The Malankara Church, also known as Puthenkur and more popularly as Jacobite Syrians, is the historic unified body of West Syriac Saint Thomas Christian denominations which claim ultimate origins from the missions of Thomas the Apostle. This community, under the leadership of Thoma I, opposed the Padroado Jesuits as well as the Propaganda Carmelites of the Latin Church, following the historical Coonan Cross Oath of 1653. The Malankara Church's modern-day descendants include the Jacobite Syrian Christian Church, the Malankara Orthodox Syrian Church, the Malankara Marthoma Syrian Church, the Malabar Independent Syrian Church, the Syro-Malankara Catholic Church and the Saint Thomas Anglicans of the Church of South India.

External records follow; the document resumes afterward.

<file path="config.mk">
export PLATFORM = sky130hd
export DESIGN_NAME = seq_pattern_gen
export DESIGN_NICKNAME = d
export VERILOG_FILES = /design/src/rtl/seq_pattern_gen.sv
export SDC_FILE = /design/constraint.sdc
export NUM_CORES = 1
export LEC_CHECK = 0
export CAP_MARGIN = 10
export CORE_UTILIZATION = 47
export CTS_CLUSTER_DIAMETER = 50
export DETAILED_ROUTE_END_ITERATION = 12
export PLACE_DENSITY = 0.77
export SLEW_MARGIN = 20
export SYNTH_ARGS = -nofsm -noshare
export SYNTH_HDL_FRONTEND = slang
export SYNTH_SLANG_ARGS = --single-unit
</file>
<file path="constraint.sdc">
create_clock -name clk -period 2 [get_ports clk]
set_input_delay 0.6 -clock clk [delete_from_list [all_inputs] [get_ports clk]]
set_output_delay 0.6 -clock clk [all_outputs]
set_load 0.01 [all_outputs]
</file>
<file path="src/rtl/seq_pattern_gen.sv">
`timescale 1ns/1ps
`default_nettype none
// ============================================================================
// Module   : seq_pattern_gen
// Purpose  : Serial MSB-first pattern transmitter with repeat count, fixed
//            inter-pass idle gap and valid/ready handshake on the bit output.
// Revision : 1.0 - initial release
// ============================================================================
module seq_pattern_gen #(
    parameter int PAT_W = 8,
    parameter int LEN_W = 4,
    parameter int CNT_W = 4,
    parameter int GAP   = 2
) (
    input  logic             clk,
    input  logic             reset,
    input  logic             start,
    input  logic [PAT_W-1:0] pattern,
    input  logic [LEN_W-1:0] len,
    input  logic [CNT_W-1:0] repeats,
    output logic             bit_out,
    output logic             bit_valid,
    input  logic             bit_ready,
    output logic             last_bit,
    output logic             busy,
    output logic             done
);

    localparam int c_IDX_W = (PAT_W > 1) ? $clog2(PAT_W) : 1;
    localparam int c_GAP_W = (GAP > 1) ? $clog2(GAP) : 1;
    localparam logic [LEN_W-1:0]   c_PAT_W_L  = LEN_W'(PAT_W);
    localparam logic [c_GAP_W-1:0] c_GAP_LOAD = (GAP > 0) ? c_GAP_W'(GAP - 1) : '0;

    typedef enum logic [1:0] {
        S_IDLE = 2'd0,
        S_SEND = 2'd1,
        S_GAPW = 2'd2,
        S_DONE = 2'd3
    } state_t;

    state_t               r_state;
    logic [PAT_W-1:0]     r_pat;
    logic [c_IDX_W-1:0]   r_len_m1;
    logic [c_IDX_W-1:0]   r_idx;
    logic [CNT_W-1:0]     r_pass;
    logic [c_GAP_W-1:0]   r_gap;

    state_t               w_nxt_state;
    logic [PAT_W-1:0]     w_nxt_pat;
    logic [c_IDX_W-1:0]   w_nxt_len_m1;
    logic [c_IDX_W-1:0]   w_nxt_idx;
    logic [CNT_W-1:0]     w_nxt_pass;
    logic [c_GAP_W-1:0]   w_nxt_gap;
    logic [LEN_W-1:0]     w_len_c;
    logic                 w_nxt_send;

    assign w_len_c    = (len > c_PAT_W_L) ? c_PAT_W_L : len;
    assign w_nxt_send = (w_nxt_state == S_SEND);

    always_comb begin
        w_nxt_state  = r_state;
        w_nxt_pat    = r_pat;
        w_nxt_len_m1 = r_len_m1;
        w_nxt_idx    = r_idx;
        w_nxt_pass   = r_pass;
        w_nxt_gap    = r_gap;
        case (r_state)
            S_IDLE: begin
                if (start) begin
                    w_nxt_pat    = pattern;
                    w_nxt_len_m1 = c_IDX_W'(w_len_c - 1'b1);
                    w_nxt_idx    = c_IDX_W'(w_len_c - 1'b1);
                    w_nxt_pass   = repeats;
                    w_nxt_state  = (w_len_c == '0) ? S_DONE : S_SEND;
                end
            end
            S_SEND: begin
                // bit_valid is always high in SEND, so bit_ready alone marks a transfer
                if (bit_ready) begin
                    if (r_idx != '0) begin
                        w_nxt_idx = r_idx - 1'b1;
                    end else if (r_pass != '0) begin
                        w_nxt_pass = r_pass - 1'b1;
                        w_nxt_idx  = r_len_m1;
                        if (GAP > 0) begin
                            w_nxt_state = S_GAPW;
                            w_nxt_gap   = c_GAP_LOAD;
                        end
                    end else begin
                        w_nxt_state = S_DONE;
                    end
                end
            end
            S_GAPW: begin
                if (r_gap == '0) begin
                    w_nxt_state = S_SEND;
                end else begin
                    w_nxt_gap = r_gap - 1'b1;
                end
            end
            default: begin
                w_nxt_state = S_IDLE;
            end
        endcase
    end

    // Outputs are registered from the next-state decode so they align with the state
    always_ff @(posedge clk or posedge reset) begin
        if (reset) begin
            r_state   <= S_IDLE;
            r_pat     <= '0;
            r_len_m1  <= '0;
            r_idx     <= '0;
            r_pass    <= '0;
            r_gap     <= '0;
            bit_out   <= 1'b0;
            bit_valid <= 1'b0;
            last_bit  <= 1'b0;
            busy      <= 1'b0;
            done      <= 1'b0;
        end else begin
            r_state   <= w_nxt_state;
            r_pat     <= w_nxt_pat;
            r_len_m1  <= w_nxt_len_m1;
            r_idx     <= w_nxt_idx;
            r_pass    <= w_nxt_pass;
            r_gap     <= w_nxt_gap;
            bit_out   <= w_nxt_send & w_nxt_pat[w_nxt_idx];
            bit_valid <= w_nxt_send;
            last_bit  <= w_nxt_send && (w_nxt_idx == '0) && (w_nxt_pass == '0);
            busy      <= w_nxt_send || (w_nxt_state == S_GAPW);
            done      <= (w_nxt_state == S_DONE);
        end
    end

endmodule
`default_nettype wire
</file>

Early history of Christianity in India

Ecclesiastical Communion

Historically, Malabar traded frequently with the nations of the Middle East, and traders from Egypt, Persia, and the Levant frequently visited Malabar for spices. These groups included Arabs, Jews and also Christians, and the Christians who visited here maintained contact with the Malankara Church. As such the Church in India was in ecclesiastical communion with the Church of the East, otherwise called the Persian church. The Malankara Church was headed by a Metropolitan consecrated from the Persian Church and ordinary administration of the Church was vested upon a local, dynastic archdeacon, who was referred to as the Head of the Malankara Christian community. (Archdeacon is the highest rank for a cleric in the Church of the East after the rank of bishop.)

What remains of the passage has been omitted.